**PROBLEM:** Every line with the string "timing" in it belongs in your answer, so copy them all from the data.

[Opening SUPPLIED RECORDS section]

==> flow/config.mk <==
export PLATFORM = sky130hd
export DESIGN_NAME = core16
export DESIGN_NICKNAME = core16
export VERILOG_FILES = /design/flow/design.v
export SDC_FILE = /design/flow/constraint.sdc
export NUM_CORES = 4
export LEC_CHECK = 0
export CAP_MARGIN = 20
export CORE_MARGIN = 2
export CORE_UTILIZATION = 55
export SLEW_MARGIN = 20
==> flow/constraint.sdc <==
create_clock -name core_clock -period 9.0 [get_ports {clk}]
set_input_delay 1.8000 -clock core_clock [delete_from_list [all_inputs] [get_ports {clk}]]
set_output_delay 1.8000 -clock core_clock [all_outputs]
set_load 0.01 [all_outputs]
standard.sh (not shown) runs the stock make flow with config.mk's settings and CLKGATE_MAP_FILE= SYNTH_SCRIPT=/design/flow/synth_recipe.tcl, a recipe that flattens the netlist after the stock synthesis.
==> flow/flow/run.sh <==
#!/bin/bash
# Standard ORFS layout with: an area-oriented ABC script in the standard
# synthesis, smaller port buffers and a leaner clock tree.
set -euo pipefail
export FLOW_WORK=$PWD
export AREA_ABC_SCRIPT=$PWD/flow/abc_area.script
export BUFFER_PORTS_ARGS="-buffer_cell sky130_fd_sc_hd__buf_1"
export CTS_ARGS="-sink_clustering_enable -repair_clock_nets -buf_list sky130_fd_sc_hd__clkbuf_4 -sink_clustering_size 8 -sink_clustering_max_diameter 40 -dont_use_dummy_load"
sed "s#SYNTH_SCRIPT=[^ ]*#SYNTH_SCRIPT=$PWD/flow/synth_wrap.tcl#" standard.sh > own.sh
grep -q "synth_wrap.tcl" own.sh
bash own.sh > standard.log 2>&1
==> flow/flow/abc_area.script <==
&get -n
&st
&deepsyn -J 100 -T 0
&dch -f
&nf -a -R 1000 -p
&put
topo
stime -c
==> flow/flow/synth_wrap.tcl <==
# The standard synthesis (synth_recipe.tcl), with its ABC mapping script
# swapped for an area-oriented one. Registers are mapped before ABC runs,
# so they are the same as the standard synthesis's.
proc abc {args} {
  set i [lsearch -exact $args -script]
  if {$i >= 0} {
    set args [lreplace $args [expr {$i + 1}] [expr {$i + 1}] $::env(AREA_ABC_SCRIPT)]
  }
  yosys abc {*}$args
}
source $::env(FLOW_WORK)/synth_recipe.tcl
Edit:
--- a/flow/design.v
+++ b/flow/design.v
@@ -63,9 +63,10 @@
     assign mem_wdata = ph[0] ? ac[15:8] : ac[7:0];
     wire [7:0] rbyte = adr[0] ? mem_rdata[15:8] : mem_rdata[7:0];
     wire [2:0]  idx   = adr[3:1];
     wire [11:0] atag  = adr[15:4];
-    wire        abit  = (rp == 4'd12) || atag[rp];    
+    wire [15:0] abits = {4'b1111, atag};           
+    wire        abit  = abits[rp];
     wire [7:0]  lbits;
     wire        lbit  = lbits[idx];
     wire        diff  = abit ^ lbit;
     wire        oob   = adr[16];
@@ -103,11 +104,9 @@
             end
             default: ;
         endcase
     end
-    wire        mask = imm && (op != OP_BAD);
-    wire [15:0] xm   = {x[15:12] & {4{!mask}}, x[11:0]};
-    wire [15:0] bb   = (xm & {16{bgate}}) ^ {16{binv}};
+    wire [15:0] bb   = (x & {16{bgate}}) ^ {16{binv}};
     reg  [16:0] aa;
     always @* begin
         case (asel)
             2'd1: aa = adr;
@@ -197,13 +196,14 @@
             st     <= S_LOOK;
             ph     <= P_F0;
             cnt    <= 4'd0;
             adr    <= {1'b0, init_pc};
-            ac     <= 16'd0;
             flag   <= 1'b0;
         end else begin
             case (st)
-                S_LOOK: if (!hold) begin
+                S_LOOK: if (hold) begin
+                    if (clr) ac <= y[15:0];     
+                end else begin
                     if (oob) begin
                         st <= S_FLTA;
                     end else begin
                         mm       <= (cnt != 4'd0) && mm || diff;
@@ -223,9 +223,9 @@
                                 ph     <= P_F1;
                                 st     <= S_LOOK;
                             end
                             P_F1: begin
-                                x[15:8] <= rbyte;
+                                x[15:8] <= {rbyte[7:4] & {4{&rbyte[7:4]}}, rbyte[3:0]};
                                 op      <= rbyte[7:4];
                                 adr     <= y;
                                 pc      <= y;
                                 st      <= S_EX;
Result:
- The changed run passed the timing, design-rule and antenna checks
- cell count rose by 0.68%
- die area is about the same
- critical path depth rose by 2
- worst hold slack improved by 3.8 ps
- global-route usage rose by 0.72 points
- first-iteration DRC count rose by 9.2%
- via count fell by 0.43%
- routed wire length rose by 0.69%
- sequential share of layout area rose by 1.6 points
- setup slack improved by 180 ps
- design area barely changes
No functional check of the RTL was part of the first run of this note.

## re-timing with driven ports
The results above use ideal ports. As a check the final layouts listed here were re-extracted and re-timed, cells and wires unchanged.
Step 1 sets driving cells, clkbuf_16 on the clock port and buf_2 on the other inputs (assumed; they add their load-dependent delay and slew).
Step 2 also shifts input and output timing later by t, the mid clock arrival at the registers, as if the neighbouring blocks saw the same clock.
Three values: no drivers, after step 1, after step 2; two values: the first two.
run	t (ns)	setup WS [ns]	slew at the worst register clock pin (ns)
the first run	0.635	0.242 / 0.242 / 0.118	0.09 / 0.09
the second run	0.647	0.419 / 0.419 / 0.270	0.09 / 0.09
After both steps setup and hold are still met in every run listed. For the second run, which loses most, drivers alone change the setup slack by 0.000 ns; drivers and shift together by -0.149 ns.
This is an optimization exercise on Yosys and OpenROAD, whose aim is small area, a short achievable clock period and few clock cycles, not a production implementation.
Only simulation tests tie the RTL to the original design; equivalence was not proved.
Power is estimated from default activity; no workload was simulated.

==> inputs of run B <==
## fcodec
module fcodec (
    input  wire        clk,
    input  wire        rst,
    input  wire        bus_req,
    input  wire        bus_we,
    input  wire [1:0]  bus_size,    
    input  wire [11:0] bus_addr,
    input  wire [31:0] bus_wdata,
    output wire        bus_ready,
    output reg  [31:0] bus_rdata,
    output wire        bus_err
);
clock: 12.0 ns
lec_check: 0
cap_margin: 20
core_margin: 2
core_utilization: 40
place_density: 0.5
setup_slack_margin: 5
slew_margin: 20
standard.sh (not shown) runs the stock make flow with config.mk's settings and CLKGATE_MAP_FILE= SYNTH_SCRIPT=/design/flow/synth_recipe.tcl, a recipe that flattens the netlist after the stock synthesis.
==> flow/flow/run.sh <==
#!/bin/bash
# Layout: the standard ORFS flow (standard.sh), with the bus pins kept
# together on the top edge (flow/io.tcl). ORFS writes each tool's output to
# its own logs (orfs/logs/...); make's output goes to make.log here.
set -euo pipefail
bash standard.sh finish IO_CONSTRAINTS="$PWD/flow/io.tcl" > make.log 2>&1
==> flow/flow/io.tcl <==
# Keep the bus pins together in the middle of the top edge, so that the
# read-data and handshake logic between them stays compact.
set die [ord::get_db_block]
set w [expr {[[$die getDieArea] dx] / [$die getDbUnitsPerMicron]}]
set lo [expr {int($w * 0.35)}]
set hi [expr {int($w * 0.65)}]
set_io_pin_constraint -region top:$lo-$hi -pin_names {bus_req bus_we bus_size[0] bus_size[1] bus_addr[0] bus_addr[1] bus_addr[2] bus_addr[3] bus_addr[4] bus_addr[5] bus_addr[6] bus_addr[7] bus_addr[8] bus_addr[9] bus_addr[10] bus_addr[11] bus_rdata[0] bus_rdata[1] bus_rdata[2] bus_rdata[3] bus_rdata[4] bus_rdata[5] bus_rdata[6] bus_rdata[7] bus_rdata[8] bus_rdata[9] bus_rdata[10] bus_rdata[11] bus_rdata[12] bus_rdata[13] bus_rdata[14] bus_rdata[15] bus_rdata[16] bus_rdata[17] bus_rdata[18] bus_rdata[19] bus_rdata[20] bus_rdata[21] bus_rdata[22] bus_rdata[23] bus_rdata[24] bus_rdata[25] bus_rdata[26] bus_rdata[27] bus_rdata[28] bus_rdata[29] bus_rdata[30] bus_rdata[31] bus_ready bus_err bus_wdata[0] bus_wdata[1] bus_wdata[2] bus_wdata[3] bus_wdata[4] bus_wdata[5] bus_wdata[6] bus_wdata[7] bus_wdata[8] bus_wdata[9] bus_wdata[10] bus_wdata[11] bus_wdata[12] bus_wdata[13] bus_wdata[14] bus_wdata[15] bus_wdata[16] bus_wdata[17] bus_wdata[18] bus_wdata[19] bus_wdata[20] bus_wdata[21] bus_wdata[22] bus_wdata[23] bus_wdata[24] bus_wdata[25] bus_wdata[26] bus_wdata[27] bus_wdata[28] bus_wdata[29] bus_wdata[30] bus_wdata[31]}
==> run Z: changes against run B <==
--- a/flow/design.v
+++ b/flow/design.v
@@ -163,10 +163,11 @@
     reg  [8:0]  rc1; reg [2:0] rcw1, rcw0;
     reg         tk_tx, tk_rx, tk_mok;
     reg  [6:0]  tk_w;
     reg  [31:0] tk_m;
     reg         fb_busy, fb_rx, fb_done;
+    reg         fb_first;        
     reg  [7:0]  fb_s;
     reg  [8:0]  fb_c;
     reg         cp_busy, cp_flush, cp_load;
     reg         enc_pend, dec_pend;    
     reg  [7:0]  enc_s;                 
@@ -195,12 +196,12 @@
     wire        w_enc    = (w_op == OP_ENCODE);
     wire        w_chk    = (w_op == OP_VERIFY) || (w_op == OP_DECODE && w_sel != 2'd3);
     wire        w_dec    = (w_op == OP_DECODE && w_sel != 2'd3);
     reg         tx_at, rx_at;       
     wire        rx_need  = chk_present || (w_op == OP_DECODE && str_ok);
-    wire        enc_go   = !fb_busy && !tk_tx && tx_base_ok && tx_at;
-    wire        chk_go   = !fb_busy && !cp_busy && (!rx_need || (!tk_rx && rx_base_ok && rx_at));
+    reg         enc_go, chk_base, chk_data;
+    wire        chk_go   = chk_base && (!rx_need || chk_data);
     wire        cmd_go   = w_enc ? enc_go : w_chk ? chk_go : 1'b1;
     wire        fb_tx_start = !fb_busy && !fb_done && w_enc && !tk_tx && !tx_base_ok;
     wire        fb_rx_start = !fb_busy && !fb_done && w_chk && !cp_busy && !tk_rx && rx_need && !rx_base_ok;
     wire dp_avail = !cp_busy || lt7({1'b0, qa_dp}, cp_dw);
     wire r_tx    = bus_addr[11:10] == 2'b01;
@@ -222,17 +223,25 @@
     wire cp_start = dec_cmp && str_ok && str_cnt != 9'd0;
     wire tx_hw   = bus_req && bus_we && in_tx && !misaligned;
     wire rx_hw   = bus_req && bus_we && in_rx && !misaligned && !cp_busy;
     wire hdr_wr  = done && bus_we && in_regs && reg_idx == 4'd2;
     wire len_wr  = done && bus_we && in_regs && reg_idx == 4'd4;
-    wire [31:0] tx_merged = (q_tx & ~lmask) | (lane_data & lmask);
-    wire [31:0] rx_merged = (q_rx & ~lmask) | (lane_data & lmask);
-    wire        tx_mok    = full || hit_tx;
-    wire        rx_mok    = full || hit_rx;
+    wire        tx_same   = tk_tx && tk_w == w7;
+    wire        rx_same   = tk_rx && tk_w == w7;
+    wire [31:0] tx_old    = tx_same ? tk_m : q_tx;
+    wire [31:0] rx_old    = rx_same ? tk_m : q_rx;
+    wire [31:0] tx_merged = (tx_old & ~lmask) | (lane_data & lmask);
+    wire [31:0] rx_merged = (rx_old & ~lmask) | (lane_data & lmask);
+    wire        tx_mok    = full || (tx_same ? tk_mok : hit_tx);
+    wire        rx_mok    = full || (rx_same ? tk_mok : hit_rx);
+    wire        tx_stale  = tx_hw && na_tx == w7;
+    wire        rx_stale  = rx_hw && na_rx == w7;
     wire [7:0]  tk_ms     = sum4(tk_m);
     wire [2:0]  tk_mc     = pc4(tk_m);
-    wire [6:0] cp_last = (rx_tb == 2'd0) ? rx_tw - 7'd1 : rx_tw;   
+    wire [6:0] tx_twm1 = {1'b0, enc_n[7:2]};                      
+    wire [6:0] rx_twm1 = {1'b0, rx3[7:2]};
+    wire [6:0] cp_last = (rx_tb == 2'd0) ? rx_twm1 : rx_tw;        
     reg  [3:0] cp_v;
     reg  [2:0] cp_pos [0:3];
     reg  [2:0] cp_tot;
     reg  [6:0] cp_win [0:6];
     integer i, j;
@@ -255,31 +264,31 @@
     wire cp_wr    = (cp_step && cp_tot[2]) || (cp_busy && cp_flush);
     wire [27:0] cp_wdata = cp_flush ? {7'd0, cp_stage} :
                            {cp_win[3], cp_win[2], cp_win[1], cp_win[0]};
     always @(*) begin
         if (fb_busy && !fb_rx)
-            na_tx = (qa_tx == tx_tw - 7'd1) ? tx_tw : qa_tx + 7'd1;
+            na_tx = fb_first ? 7'd1 : (qa_tx == tx_twm1) ? tx_tw : qa_tx + 7'd1;
         else if (bus_req && r_tx)
             na_tx = !hit_tx ? w7 : to_next ? qa1_tx : qa_tx;
         else if (bus_req && bus_we && bus_addr == 12'h008)
             na_tx = {1'b0, bus_wdata[31:26]} + 7'd1;    
-        else if (bus_req && is_ctrl && w_enc)
-            na_tx = fb_tx_start ? 7'd1 : tx_tw;
+        else if (bus_req && is_ctrl)
+            na_tx = tx_tw;                               
         else if (enc_pend)
             na_tx = 7'd0;                                
         else
             na_tx = qa_tx;
         if (cp_busy)
             na_rx = cp_load ? 7'd1 : cp_flush ? qa_rx : (qa_rx == cp_last) ? 7'd0 : qa_rx + 7'd1;
         else if (fb_busy && fb_rx)
-            na_rx = (qa_rx == rx_tw - 7'd1) ? rx_tw : qa_rx + 7'd1;
+            na_rx = fb_first ? 7'd1 : (qa_rx == rx_twm1) ? rx_tw : qa_rx + 7'd1;
         else if (bus_req && r_rx)
             na_rx = !hit_rx ? w7 : to_next ? qa1_rx : qa_rx;
         else if (bus_req && bus_we && bus_addr == 12'h010)
             na_rx = rx_tw;                               
-        else if (bus_req && is_ctrl && w_chk)
-            na_rx = fb_rx_start ? 7'd1 : rx_tw;
+        else if (bus_req && is_ctrl)
+            na_rx = rx_tw;                               
         else
             na_rx = qa_rx;
         if (bus_req && !bus_we && r_dp)
             na_dp = !(hit_dp && dp_avail) ? word[5:0] : to_next ? qa1_dp : qa_dp;
         else if (dec_pend)
@@ -334,23 +343,43 @@
                         rvalid_n = 1'b0;
                 end
             end
         end
     end
+    wire fb_end    = fb_busy && !fb_first && (fb_rx ? (qa_rx == rx_twm1) : (qa_tx == tx_twm1));
+    wire fb_go     = !fb_busy && bus_req && is_ctrl && (fb_tx_start || fb_rx_start);
+    wire fb_busy_n = !rst && (fb_busy ? !fb_end : fb_go);
+    wire fb_done_n = !rst && (fb_end || (fb_done && !cmd));
+    wire fb_rx_n   = !rst && (fb_go ? fb_rx_start : fb_rx);
+    wire cp_busy_n = !rst && (cp_busy ? !(!cp_load && (cp_flush || (qa_rx == cp_last && cp_tot[1:0] == 2'd0)))
+                                      : cp_start);
+    wire tk_tx_n   = !rst && tx_hw && w7 != 7'd0;
+    wire tk_rx_n   = !rst && rx_hw && w7 != 7'd0;
+    wire txr_one_n = n_tx_tw == 7'd1;
+    wire txr_n     = tvalid_n && (n_tx_tw == tqm1_n || n_tx_tw == tq_n || n_tx_tw == tqp1_n);
+    wire rxr_one_n = n_rx_tw == 7'd1;
+    wire rxr_n     = rvalid_n && (n_rx_tw == rqm1_n || n_rx_tw == rq_n || n_rx_tw == rqp1_n);
+    wire tx_at_n   = !rst && !enc_cmp && !enc_pend && !tx_stale && na_tx == n_tx_tw;
+    wire rx_at_n   = !rst && !rx_stale && na_rx == n_rx_tw;
     always @(posedge clk) begin
+        enc_go   <= !fb_busy_n && !tk_tx_n && tx_at_n &&
+                    (txr_one_n || (fb_done_n && !fb_rx_n) || txr_n);
+        chk_base <= !fb_busy_n && !cp_busy_n;
+        chk_data <= !tk_rx_n && rx_at_n &&
+                    (rxr_one_n || (fb_done_n && fb_rx_n) || rxr_n);
         tq <= tq_n; tqm1 <= tqm1_n; tqp1 <= tqp1_n; tvalid <= tvalid_n;
         rq <= rq_n; rqm1 <= rqm1_n; rqp1 <= rqp1_n; rvalid <= rvalid_n;
         txr_one <= n_tx_tw == 7'd1;
         txr_m1  <= tvalid_n && n_tx_tw == tqm1_n;
         txr_0   <= tvalid_n && n_tx_tw == tq_n;
         txr_p1  <= tvalid_n && n_tx_tw == tqp1_n;
         rxr_one <= n_rx_tw == 7'd1;
         rxr_m1  <= rvalid_n && n_rx_tw == rqm1_n;
         rxr_0   <= rvalid_n && n_rx_tw == rq_n;
         rxr_p1  <= rvalid_n && n_rx_tw == rqp1_n;
-        tx_at <= !rst && !enc_cmp && !enc_pend && na_tx == n_tx_tw;
-        rx_at <= !rst && na_rx == n_rx_tw;
+        tx_at <= tx_at_n;
+        rx_at <= rx_at_n;
         tx_tw <= n_tx_tw;
         tx_tb <= n_enc_n[1:0];
         rx_tw <= n_rx_tw;
         rx_tb <= n_rx3[1:0];
         chk_present <= (n_rxlen >= 9'd4) && (n_rxlen >= 9'd5 + {1'b0, n_rx3});
@@ -363,12 +392,12 @@
         qa_rx <= na_rx;
         qa_dp <= na_dp;
         qa1_tx <= inc7(na_tx);
         qa1_rx <= inc7(na_rx);
         qa1_dp <= na_dp + 6'd1;
-        q_tx  <= (tx_hw && na_tx == w7) ? ((tx_rd & ~lmask) | (lane_data & lmask)) : tx_rd;
-        q_rx  <= (rx_hw && na_rx == w7) ? ((rx_rd & ~lmask) | (lane_data & lmask)) : rx_rd;
+        q_tx  <= tx_rd;
+        q_rx  <= rx_rd;
         q_dp  <= ((cp_wr && cp_dw[5:0] == na_dp) ? cp_wdata : dp_rd) & dp_keep;
         tk_w  <= w7;
         tk_mok <= in_tx ? tx_mok : rx_mok;
         tk_m  <= in_tx ? tx_merged : rx_merged;
         if (rst) begin
@@ -391,16 +420,16 @@
             qv_tx <= 1'b0; qv_rx <= 1'b0; qv_dp <= 1'b0;
             ts1 <= 8'd0; tw1 <= 8'd0; tw0 <= 8'd0;
             rs1 <= 8'd0; rw1 <= 8'd0; rw0 <= 8'd0;
             rc1 <= 9'd0; rcw1 <= 3'd0; rcw0 <= 3'd0;
             tk_tx <= 1'b0; tk_rx <= 1'b0;
-            fb_busy <= 1'b0; fb_rx <= 1'b0; fb_done <= 1'b0; fb_s <= 8'd0; fb_c <= 9'd0;
+            fb_busy <= 1'b0; fb_first <= 1'b0; fb_rx <= 1'b0; fb_done <= 1'b0; fb_s <= 8'd0; fb_c <= 9'd0;
             enc_pend <= 1'b0; dec_pend <= 1'b0; cp_load <= 1'b0;
             cp_busy <= 1'b0; cp_flush <= 1'b0; cp_dw <= 7'd0; cp_sc <= 2'd0; cp_stage <= 21'd0;
         end else begin
-            qv_tx <= !enc_cmp && !enc_pend;
-            qv_rx <= 1'b1;
+            qv_tx <= !enc_cmp && !enc_pend && !tx_stale;
+            qv_rx <= !rx_stale;
             qv_dp <= !dec_cmp;
             enc_pend <= enc_cmp;
             if (enc_pend)
                 csum_calc <= enc_s;
             dec_pend <= dec_cmp;
@@ -518,18 +547,21 @@
                         rc1 <= rc1 + {6'd0, rcw1}; rcw1 <= rcw0; rcw0 <= tk_mc;
                     end
                 end
             end
             if (fb_busy) begin
-                fb_s <= fb_s + sum4(fb_rx ? q_rx : q_tx);
-                fb_c <= fb_c + {6'd0, pc4(q_rx)};
-                if (fb_rx ? (qa_rx == rx_tw - 7'd1) : (qa_tx == tx_tw - 7'd1)) begin
+                fb_first <= 1'b0;
+                if (!fb_first) begin
+                    fb_s <= fb_s + sum4(fb_rx ? q_rx : q_tx);
+                    fb_c <= fb_c + {6'd0, pc4(q_rx)};
+                end
+                if (fb_end) begin
                     fb_busy <= 1'b0;
                     fb_done <= 1'b1;
                 end
-            end else if (bus_req && is_ctrl && (fb_tx_start || fb_rx_start)) begin
-                fb_busy <= 1'b1; fb_rx <= fb_rx_start; fb_s <= 8'd0; fb_c <= 9'd0;
+            end else if (fb_go) begin
+                fb_busy <= 1'b1; fb_first <= 1'b1; fb_rx <= fb_rx_start; fb_s <= 8'd0; fb_c <= 9'd0;
             end
             if (cp_busy) begin
                 if (cp_wr)
                     cp_dw <= cp_dw + 7'd1;
                 if (cp_load)
- CAP_MARGIN: 20 -> 30
- CTS_CLUSTER_DIAMETER: not set -> 100
- CTS_CLUSTER_SIZE: not set -> 20
- SLEW_MARGIN: 20 -> 30
==> results.yml <==
final_layout:
  final_area_um2: 293400
  final_cell_mix: "edfxtp_1, a22oi_1, buf_4, nand2_1, nor2_1"
  num-clock-buffers: 615
  clock_cell_area_share_pct: 3.781
clock_tree:
  clock-sinks: 6464
route:
  wirelength_um: 1331000
setup_path:
  endpoint: "bus_rdata[4]"
synthesis:
  synth_top_area_share_pct: 70.04
pwr:
  p_per_area_nw_per_um2: 161.3
  p_clk_mw: 13.9
global_routing:
  grt_pass1_vias: 167300
  antenna_found_initial: 104
placement:
  place_inst: 25440
  dpl.hpwl_um: 875000
min_path:
  min_to: "csum_recv[0]$_SDFFE_PP0P_"
outcome:
  status: "complete, no violations"
floorplan:
  row_count: 293
the above is filed under run Z

==> results.yml <==
setup_path:
  endpoint: "q_tx[13]$_DFF_P_"
final_layout:
  clock_cell_area_share_pct: 7.192
  final_cell_mix: "edfxtp_1, a22oi_1, buf_4, nand2_1, clkbuf_16"
  final_area_um2: 310000
  num-clock-buffers: 942
clock_tree:
  clock-sinks: 6462
pwr:
  p_per_area_nw_per_um2: 179.1
  p_clk_mw: 21.6
global_routing:
  antenna_found_initial: 171
outcome:
  status: "complete, no violations"
min_path:
  min_to: "csum_recv[6]$_SDFFE_PP0P_"
placement:
  dpl.hpwl_um: 989100
route:
  wirelength_um: 1506000
floorplan:
  row_count: 296
the above is filed under run B

Testbench counts of run B, summed over its fixed seeds: cycles 138,024.
Testbench counts of run Z, summed over its fixed seeds: cycles 138,024.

[Closing SUPPLIED RECORDS section]

**SOLUTION:**
- The changed run passed the timing, design-rule and antenna checks
## re-timing with driven ports
Step 2 also shifts input and output timing later by t, the mid clock arrival at the registers, as if the neighbouring blocks saw the same clock.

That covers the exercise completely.